On 4th November 2004 the applicant filed application for stay in the lower court which was heard and dismissed on 4th February 2005.  Subsequently, the applicant applied for a stay of execution for two weeks pending appeal.  The applicant instead of appealing filed another application dated 16th February 2005 before the same lower court, under Order XLIV Rule 1 as read together with Order L rule 1, and XXV Rule 1 seeking orders inter-alia that:

a)      There be stay of eviction pending the hearing of the application.

b)      The court be pleased to review and set aside the consent judgment entered on 21st  May 2004.  The court dismissed the application with costs on 27th May 2005.

That there is no basis in law on which this application is brought.  That a consent order is not appellable in terms of the provision of Order XLIV of the Civil Procedure Rules and also Section 61 (3) of the Civil Procedure Act.

That the applicant has not shown any reasonable cause for failing to file an appeal in time.  That in any event the affidavit in support of the application is sworn by an advocate as opposed to the party and ought to be struck out.  If struck out there would be no evidence in support of the application.

That under Section 79 of the Civil Procedure Act the appeal ought to have been filed within 30 days.  This was not done and no good reason has been advanced for failing to do so.  The application is thus an abuse of the process of the court.

I have carefully analyzed the rivaling arguments as best as I can.

Firstly, it is common ground that a consent judgment was entered into between the parties on 21st May 2006.  Thereafter the applicant partly paid the decretal amount to the tune of Sh. 70,000/- and subsequently reneged on payment terms on 3rd November 2004.

Secondly, after a series of applications, the applicant filed application dated 16th February 2005 in the lower court for review.  This application was dismissed with costs on 27th May 2005.

The applicant now wishes to appeal from the order of dismissal on 27th May 2005 and by this application seeks, to inter-alia:

a)   enlarge time on which to appeal, the time having lapsed.

b)   in the meantime the court do grant stay of execution of the decree

Order XLIX Rule 5 of the Civil Procedure Rules provides:

“where a limited time has been fixed for doing any act or taking any proceedings under these Rules, or by summary notice or by order of the court, the court shall have power to enlarge such time upon such terms (if any) as the justice of the case may require, and such enlargement may be ordered although the application for the same is not made until after the expiration of the time appointed or allowed:

Provided that the costs of any application to extend such time and of any order made thereon shall be borne by the parties making such application, unless the court orders otherwise.”

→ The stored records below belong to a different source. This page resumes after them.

==> src/rtl/addr_arb_mux.sv <==
// addr_arb_mux: registered N:1 address multiplexer with round-robin arbitration.
// Requesting channels raise a level req. One owner is granted at a time and
// keeps the port until it drops req; there is no preemption. After each release
// the arbiter spends exactly one idle cycle, and the search for the next owner
// starts just above the channel that last released.
// Ports:
//   clk        rising-edge clock
//   nrst       synchronous reset, active-low (overrides en)
//   en         global enable; 0 freezes every register
//   req        per-channel level request
//   addr_in    packed channel addresses, channel k at [k*WORD_WIDTH +: WORD_WIDTH]
//   grant      registered one-hot owner, all-zero when idle
//   grant_id   registered binary owner index, 0 when idle
//   addr_out   registered owner address, 0 when idle
//   addr_valid high while addr_out carries an owner's address
module addr_arb_mux #(
  parameter int unsigned WORD_WIDTH = 16,
  parameter int unsigned NUM_CH     = 8,
  parameter int unsigned ID_W       = 3
) (
  input  logic                         clk,
  input  logic                         nrst,
  input  logic                         en,
  input  logic [NUM_CH-1:0]            req,
  input  logic [NUM_CH*WORD_WIDTH-1:0] addr_in,
  output logic [NUM_CH-1:0]            grant,
  output logic [ID_W-1:0]              grant_id,
  output logic [WORD_WIDTH-1:0]        addr_out,
  output logic                         addr_valid
);

  typedef enum logic {IDLE, BUSY} state_t;

  state_t                  state_q, state_d;
  logic [ID_W-1:0]         rr_ptr_q, rr_ptr_d;
  logic [NUM_CH-1:0]       grant_d;
  logic [ID_W-1:0]         grant_id_d;
  logic [WORD_WIDTH-1:0]   addr_out_d;
  logic                    addr_valid_d;

  logic [WORD_WIDTH-1:0]   addr_arr [NUM_CH];
  logic                    found;
  logic [ID_W-1:0]         win;
  logic [NUM_CH-1:0]       win_onehot;
  logic [ID_W-1:0]         owner_next;

  // Unpack the flat address bus into one word per channel.
  for (genvar k = 0; k < int'(NUM_CH); k++) begin : g_unpack
    assign addr_arr[k] = addr_in[k*WORD_WIDTH +: WORD_WIDTH];
  end

  // Round-robin search: first set req at or above rr_ptr, wrapping modulo NUM_CH.
  always_comb begin
    int unsigned     idx;
    logic [ID_W-1:0] idx_w;
    found = 1'b0;
    win   = '0;
    idx   = 0;
    idx_w = '0;
    for (int unsigned i = 0; i < NUM_CH; i++) begin
      idx = int'(rr_ptr_q) + i;
      if (idx >= NUM_CH) idx = idx - NUM_CH;
      idx_w = ID_W'(idx);
      if (!found && req[idx_w]) begin
        found = 1'b1;
        win   = idx_w;
      end
    end
  end

  always_comb begin
    win_onehot      = '0;
    win_onehot[win] = 1'b1;
  end

  // Pointer value after the current owner releases, wrapping NUM_CH-1 -> 0.
  assign owner_next = (grant_id == ID_W'(NUM_CH - 1)) ? '0 : grant_id + ID_W'(1);

  // Next-state and next-output logic.
  always_comb begin
    state_d      = state_q;
    rr_ptr_d     = rr_ptr_q;
    grant_d      = grant;
    grant_id_d   = grant_id;
    addr_out_d   = addr_out;
    addr_valid_d = addr_valid;
    case (state_q)
      IDLE: begin
        if (found) begin
          state_d      = BUSY;
          grant_d      = win_onehot;
          grant_id_d   = win;
          addr_out_d   = addr_arr[win];
          addr_valid_d = 1'b1;
        end else begin
          grant_d      = '0;
          grant_id_d   = '0;
          addr_out_d   = '0;
          addr_valid_d = 1'b0;
        end
      end
      BUSY: begin
        if (req[grant_id]) begin
          addr_out_d = addr_arr[grant_id];
        end else begin
          state_d      = IDLE;
          rr_ptr_d     = owner_next;
          grant_d      = '0;
          grant_id_d   = '0;
          addr_out_d   = '0;
          addr_valid_d = 1'b0;
        end
      end
      default: begin
        state_d      = IDLE;
        grant_d      = '0;
        grant_id_d   = '0;
        addr_out_d   = '0;
        addr_valid_d = 1'b0;
      end
    endcase
  end

  // State and output registers; en=0 holds everything.
  always_ff @(posedge clk) begin
    if (!nrst) begin
      state_q    <= IDLE;
      rr_ptr_q   <= '0;
      grant      <= '0;
      grant_id   <= '0;
      addr_out   <= '0;
      addr_valid <= 1'b0;
    end else if (en) begin
      state_q    <= state_d;
      rr_ptr_q   <= rr_ptr_d;
      grant      <= grant_d;
      grant_id   <= grant_id_d;
      addr_out   <= addr_out_d;
      addr_valid <= addr_valid_d;
    end
  end

endmodule
==> config.mk <==
export PLATFORM = sky130hd
export DESIGN_NAME = addr_arb_mux
export DESIGN_NICKNAME = d
export VERILOG_FILES = /design/src/rtl/addr_arb_mux.sv
export SDC_FILE = /design/constraint.sdc
export NUM_CORES = 1
export LEC_CHECK = 0
export CAP_MARGIN = 10
export CORE_AREA = 2 2 114 116
export CTS_CLUSTER_SIZE = 28
export DETAILED_ROUTE_END_ITERATION = 7
export DIE_AREA = 0 0 116 118
export GPL_TIMING_DRIVEN = 0
export PLACE_DENSITY = 0.66
export SYNTH_ARGS = -nofsm -noshare
export SYNTH_HDL_FRONTEND = slang
export SYNTH_SLANG_ARGS = --single-unit
==> constraint.sdc <==
create_clock -name clk -period 6.9 [get_ports clk]
set_input_delay 1.035 -clock clk [delete_from_list [all_inputs] [get_ports clk]]
set_output_delay 1.035 -clock clk [all_outputs]
set_load 0.005 [all_outputs]
==> flow_summary.toml, run 1 <==
[status]
status = "finished, final reports clean"

[min_path]
hold-path-cell-count = 2
hp-class = "reg2reg"
hold_start = "addr_valid$_SDFFE_PN0P_"
min_to = "addr_valid$_SDFFE_PN0P_"

[drt]
drt-initial-drc-count = 259
wirelength_um = 16500
via_per_inst = 5.83
vias = 4543
drtPass1Iterations = 4
drt.antenna.violating_nets = 0
remaining_drc_errors = 0
wire_per_inst_um = 21.2

[power_and_ir_drop]
total_power_uw = 956
p_leak_uw = 0.00237
ir_drop_uv = 86.6
p_per_area_nw_per_um2 = 151

[final_layout]
fill_cells = 1148
area_delta_synth_final_pct = 47.0
antenna_cells = 0
final_common_cell = "clkdlybuf4s50_1"
final_cell_mix = "clkdlybuf4s50_1, mux2i_1, mux4_2"
drive_above_1_share_pct = 15.8
nets = 749

[grt]
grt_pass1_wl_um = 25600
grt_usage_pct = 23.7
grt_pass1_vias = 4833
antenna_found_initial = 0
grt_max_degree = 12
grt_overflow = 0

[critical_path]
rr_worst_depth = 14
worstPathArrival_ps = 5010
critPathCaptureType = "register"
path_max_fanout = 10
cp_slowest_cell = "a211oi_4"
crit_chain = "clkbuf_1 > inv_1 > ha_1 > buf_4 > mux2_2 > a221o_1 > nor3_1 > o221ai_1 > a32o_1 > a211oi_4 > buf_4 > a221oi_2 > o21ai_1 > a21oi_1"
timing.rr.start = "rr_ptr_q[1]$_SDFFE_PN0P_"
required_ps = 7060
criticalPathCategory = "reg2reg"
cp_common_cell = "buf_4"
max_stage_delay_ps = 560
cp-start-kind = "register"
timing.reg2reg.setup_slack_ps = 2050
rr_endpoint = "addr_out[1]$_SDFFE_PN0P_"

[yosys]
synth_area_leaders = "mux4_2, mux2i_1, dfxtp_1"
synth_area_sq_um = 4310
ys.flop_type = "dfxtp_1"
synth_top_area_cell = "mux4_2"
synth_cell_types = 60
seq_area_frac_synth_pct = 14.9
synth_edf_count = 0
syn_nets = 578
netlist_instances = 435
ys_ff_latch = 32
ys_warn_count = 0
avgSynthCellArea_sq_um = 9.90
yosysTopAreaCellShare_pct = 22.0
synthArstFlopShare_pct = 0

[floorplanning]
ios = 167
initial_core_util_pct = 34.7
die_w_um = 116
die_area_sq_um = 13700
die_h_um = 118
core_sq_um = 12400
fp-row-count = 41

[sta]
fin_setup_tns_ps = 0
finalMaxSlewViolations = 0
setup_viol = 0
timing.clock.skew_ps = 5.28
fmax_ghz = 0.206
min_period_ps = 4850
slew_headroom_pct = 35.3
fin_crit_sh_pct = 70.2
tightest_slew_ps = 971
whs_ps = 487
rsz0062_at_grt = "false"
hold_viol = 0

[placement]
place_congestion = 0.839
io_buffers = 164
dp_hpwl_um = 12600

[clock_tree]
cts_buffer_depth = 2
path_clk_slew_ps = 60
cts_resized = 0
cts-root-buf = "clkbuf_16"
cts.sinks = 32
htreeDepth = 2
clk_latency_ps = 280
cts_buffers = 5
ctsHoldBuffers = 0
post_cts_buffers = 0
cts_tree = "done"

[job]
drv_cap = 0
## report_power, final
part | switching (uW) | leakage [uW] | total [uW] | internal, uW
Combinational | 224 | 0.00203 | 483 | 259
Clock | 92.4 | 0.0000798 | 262 | 170
Sequential | 10.3 | 0.000263 | 211 | 201
## Yosys cell counts, types with 4 or more instances
cell type	count
mux2i_1	93
mux4_2	42
nand2_1	37
dfxtp_1	32
a21oi_1	22
o21ai_0	18
a22oi_1	17
clkbuf_1	16
mux2_2	14
nor2b_1	14
o21ai_1	10
a221oi_1	8
a41o_1	7
nor2_1	7
buf_2	6
buf_4	6
nor3_1	5
o21a_1	5
buf_1	4
buf_6	4
ha_1	4
## cell families after synthesis
kind of cell	share of synthesized area [%]
AOI/OAI and AO/OA	19.6
buffers and inverters	4.97
and+or+nand+nor	11.0
DFF	14.9
adders and majority gates	1.16
muxes	48.1
xor gates and xnor gates	0.407
## state kept, by name, indices dropped and copies added (netlist names)
signal / count
addr_out: 16
grant: 8
grant_id: 3
rr_ptr_q: 3
addr_valid: 1
state_q: 1
## worst max-delay path: cells and delay by family (launching register included)
| kind | cells | cell delay (ps) |
|---|---|---|
| compound gates | 7 | 1870 |
| buf+inv | 4 | 1150 |
| flops | 1 | 530 |
| mux | 1 | 410 |
| simple gates | 1 | 390 |
| fa+ha+maj | 1 | 340 |
## through the flow
step           std cells  utilization (%)  area, sq um  worst slack, ps
2_1_floorplan        435                -         4310             3080
4_1_cts              779             51.0         6330             2080
6_report             779             51.0         6330             2050
5_1_grt              779             51.0         6330             1750
3_5_place_dp         771             49.7         6160             2030
3_3_place_gp         771             49.7         6160             2060
## per-layer routing
metal	up-vias	wire (um)	GRT usage, %
met5	-	0	0
met4	0	425	8.48
met3	28	1320	4.17
met2	234	8280	40.8
met1	2198	6500	29.4
li1	2083	-	-
## area by class of cell
cell class | instances | area (sq um) | share of cell area [%]
clock buffers | 5 | 125 | 1.98
multi-input cells | 362 | 3450 | 54.5
inverters | 5 | 18.8 | 0.296
well taps | 172 | 215 | 3.40
clock inverters | 3 | 42.5 | 0.672
repair buffers | 164 | 1640 | 25.9
flip-flops and latches | 32 | 641 | 10.1
plain buffers | 36 | 195 | 3.08
## how the worst max path moves through the flow
| stage | startpoint | end | slack, ps | cells after the start |
|---|---|---|---|---|
| 5_1_grt | rr_ptr_q[1]$_SDFFE_PN0P_ | addr_out[5]$_SDFFE_PN0P_ | 1750 | 13 |
| 4_1_cts | rr_ptr_q[1]$_SDFFE_PN0P_ | addr_out[5]$_SDFFE_PN0P_ | 2080 | 13 |
| 3_5_place_dp | req[7] | addr_out[5]$_SDFFE_PN0P_ | 2030 | 10 |
| 3_3_place_gp | req[7] | addr_out[9]$_SDFFE_PN0P_ | 2060 | 10 |
| 2_1_floorplan | rr_ptr_q[1]$_SDFFE_PN0P_ | addr_out[4]$_SDFFE_PN0P_ | 3080 | 13 |
| 6_report | rr_ptr_q[1]$_SDFFE_PN0P_ | addr_out[1]$_SDFFE_PN0P_ | 2050 | 14 |
Power figures use the tool's default switching activity.
==> run 2: changes to the inputs <==
- clock period: 6.9 -> 4.65 ns (I/O delays scaled with it)
==> flow_summary.toml, run 2 (same netlist as run 1, synthesis figures left out) <==
[placement]
io_buffers = 164
pre_cts_slack_ps = -186
place_congestion = 0.839
dp_hpwl_um = 12600
place_inst = 771

[final_layout]
drive_above_1_share_pct = 17.2
final_cell_mix = "clkdlybuf4s50_1, mux2i_1, mux4_2"
multi_input_area_sq_um = 3470
largest_registers = "addr_out (16), grant (8)"
area_delta_synth_final_pct = 48.7
final_common_cell = "clkdlybuf4s50_1"
largest_register = "addr_out"
register_area_sq_um = 641
instances_no_fill = 784
nets = 754
fill_cells = 1139
antenna_cells = 0
largest_reg_flops = 16

[drt]
drt.antenna.violating_nets = 0
drtPass1Iterations = 4
drt-initial-drc-count = 239
remaining_drc_errors = 0
wirelength_um = 16600
wire_per_inst_um = 21.2
via_per_inst = 5.88
vias = 4609

[clock_tree]
htreeDepth = 2
cts_buffer_depth = 2
cts.sinks = 32
cts-root-buf = "clkbuf_16"
cts_tree = "done"
cts_buffers = 5
path_clk_slew_ps = 60
clk_latency_ps = 280

[power_and_ir_drop]
p_sw_uw = 490
p_seq_share_pct = 21.8
pwr-share-clk_pct = 27.0
ir_drop_uv = 128
p_per_area_nw_per_um2 = 224
p_int_uw = 945
pwr-share-comb_pct = 51.2
p_leak_uw = 0.00242
swShare_pct = 34.2

[sta]
timing.clock.skew_ps = 4.62
tightest_slew_ps = 966
finalMaxSlewViolations = 0
min_period_ps = 4400
fmax_ghz = 0.227
slew_headroom_pct = 35.6
fin_ws_ps = 250
fin_crit_sh_pct = 94.6
hold_viol = 0
setup_viol = 0

[job]
drv_cap = 0

[critical_path]
cp_slowest_cell = "dfxtp_1"
max_stage_delay_ps = 540
critPathCaptureType = "register"
criticalPathCategory = "reg2reg"
path_delay_family = "compound AO/OA/AOI/OAI gates"
crit_chain = "clkbuf_2 > inv_1 > ha_1 > buf_4 > mux2_2 > a221o_1 > nor3_1 > o221ai_1 > a32o_1 > a211oi_4 > buf_4 > a221oi_2 > o21ai_1 > a21oi_1"
cp_common_cell = "buf_4"
worstPathArrival_ps = 4560
cp-start-kind = "register"
path_max_fanout = 10
required_ps = 4810
crit_buf_inv = 4

[min_path]
hp-class = "reg2reg"

[grt]
grt_overflow = 0
grt_usage_pct = 23.7
use_met3_pct = 4.17
grt_pass1_wl_um = 25600
grt_max_degree = 12
grtUsageMet2_pct = 40.9
antenna_found_initial = 0
grt_pass1_vias = 4839
busiest_layer = "met2"
grtUsageMet1_pct = 29.4

[floorplanning]
fp-row-count = 41
core_sq_um = 12400
initial_core_util_pct = 34.7
die_area_sq_um = 13700
die_h_um = 118
ios = 167
die_w_um = 116

[status]
status = "finished, final reports clean"
[run 2: layout make-up]
class,count,area share (%)
clock inverter,3,0.664
timing repair buffer,169,26.4
clock buffer,5,1.95
tap,172,3.36
sequential,32,10.0
inverter,5,0.293
buffer,36,3.09
multi-input combinational,362,54.2
[run 2: through the flow]
step	total power (uW)	util, %	hold slack [ps]	cell area (sq um)	TNS (ps)
finish	1440	51.6	479	6410	0
global route	1500	51.6	515	6410	-22.5
CTS	1420	51.1	483	6340	0
detailed placement	1030	49.7	471	6160	-1420
global placement	1020	49.7	461	6160	-926
floorplan	738	-	460	4310	0
[run 2: worst paths after layout]
kind	from	end	slack, ps	depth (start not counted)
worst max-delay path	rr_ptr_q[1]$_SDFFE_PN0P_	addr_out[1]$_SDFFE_PN0P_	250	14
worst min-delay path	addr_valid$_SDFFE_PN0P_	addr_valid$_SDFFE_PN0P_	480	2
worst max register to register	rr_ptr_q[1]$_SDFFE_PN0P_	addr_out[1]$_SDFFE_PN0P_	250	14
worst min register to register	addr_valid$_SDFFE_PN0P_	addr_valid$_SDFFE_PN0P_	480	2
[run 2: power groups by stage]
stage | logic [uW] | registers [uW] | clock network [uW]
after floorplan | 421 | 317 | 0
after global placement | 702 | 318 | 0
after detailed placement | 712 | 319 | 0
after CTS | 716 | 313 | 393
after global routing | 783 | 316 | 402
final | 735 | 313 | 388
[run 2: worst register-to-register path, stage by stage, from the launching register on]
cell and delay [ps]:
dfxtp_1 540, clkbuf_2 320, inv_1 130, ha_1 320, buf_4 190, mux2_2 420
a221o_1 410, nor3_1 400, o221ai_1 240, a32o_1 340, a211oi_4 340, buf_4 300
a221oi_2 100, o21ai_1 140, a21oi_1 90
[run 2: timing repair]
item / CTS / global route
gates resized for setup: 2 / 5
hold buffers: 0 / 0
setup buffers: 0 / 5
pin swaps: 1 / 3
setup endpoints to repair: 14 / 21
[run 2: routing by layer]
metal  wire length (um)  part of all wire [%]
met1               6710                    40
met4                464                   2.8
met2               8180                    49
met3               1270                   7.7
met5                  0                     0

I take the view that the court has to be satisfied that there are sufficient reasons why the applicant could not have filed its appeal in time.  That is within 30 days after 27th May 2005.

All available evidence point irresistibly to the fact that the applicant had sufficient time but squandered it making one application after the other.  At one stage, 4th November 2004 – applicant applied for stay pending appeal but instead made another application dated 16th February 2005.  It is trite law that a party who has opted for review by abandoning his appeal cannot turn around and ask for extension of time.  See GHARIB MOHAMMED GHARIB – VS – ZULEIKHA MOHAMMED NAAMAN: CIVIL APPLICATION NO NAI 4 OF 1999 (OMOLO JA) on 19th January 1999.

Accordingly, I am disinclined to grant the orders sought.  I order the application dismissed with costs to the respondent.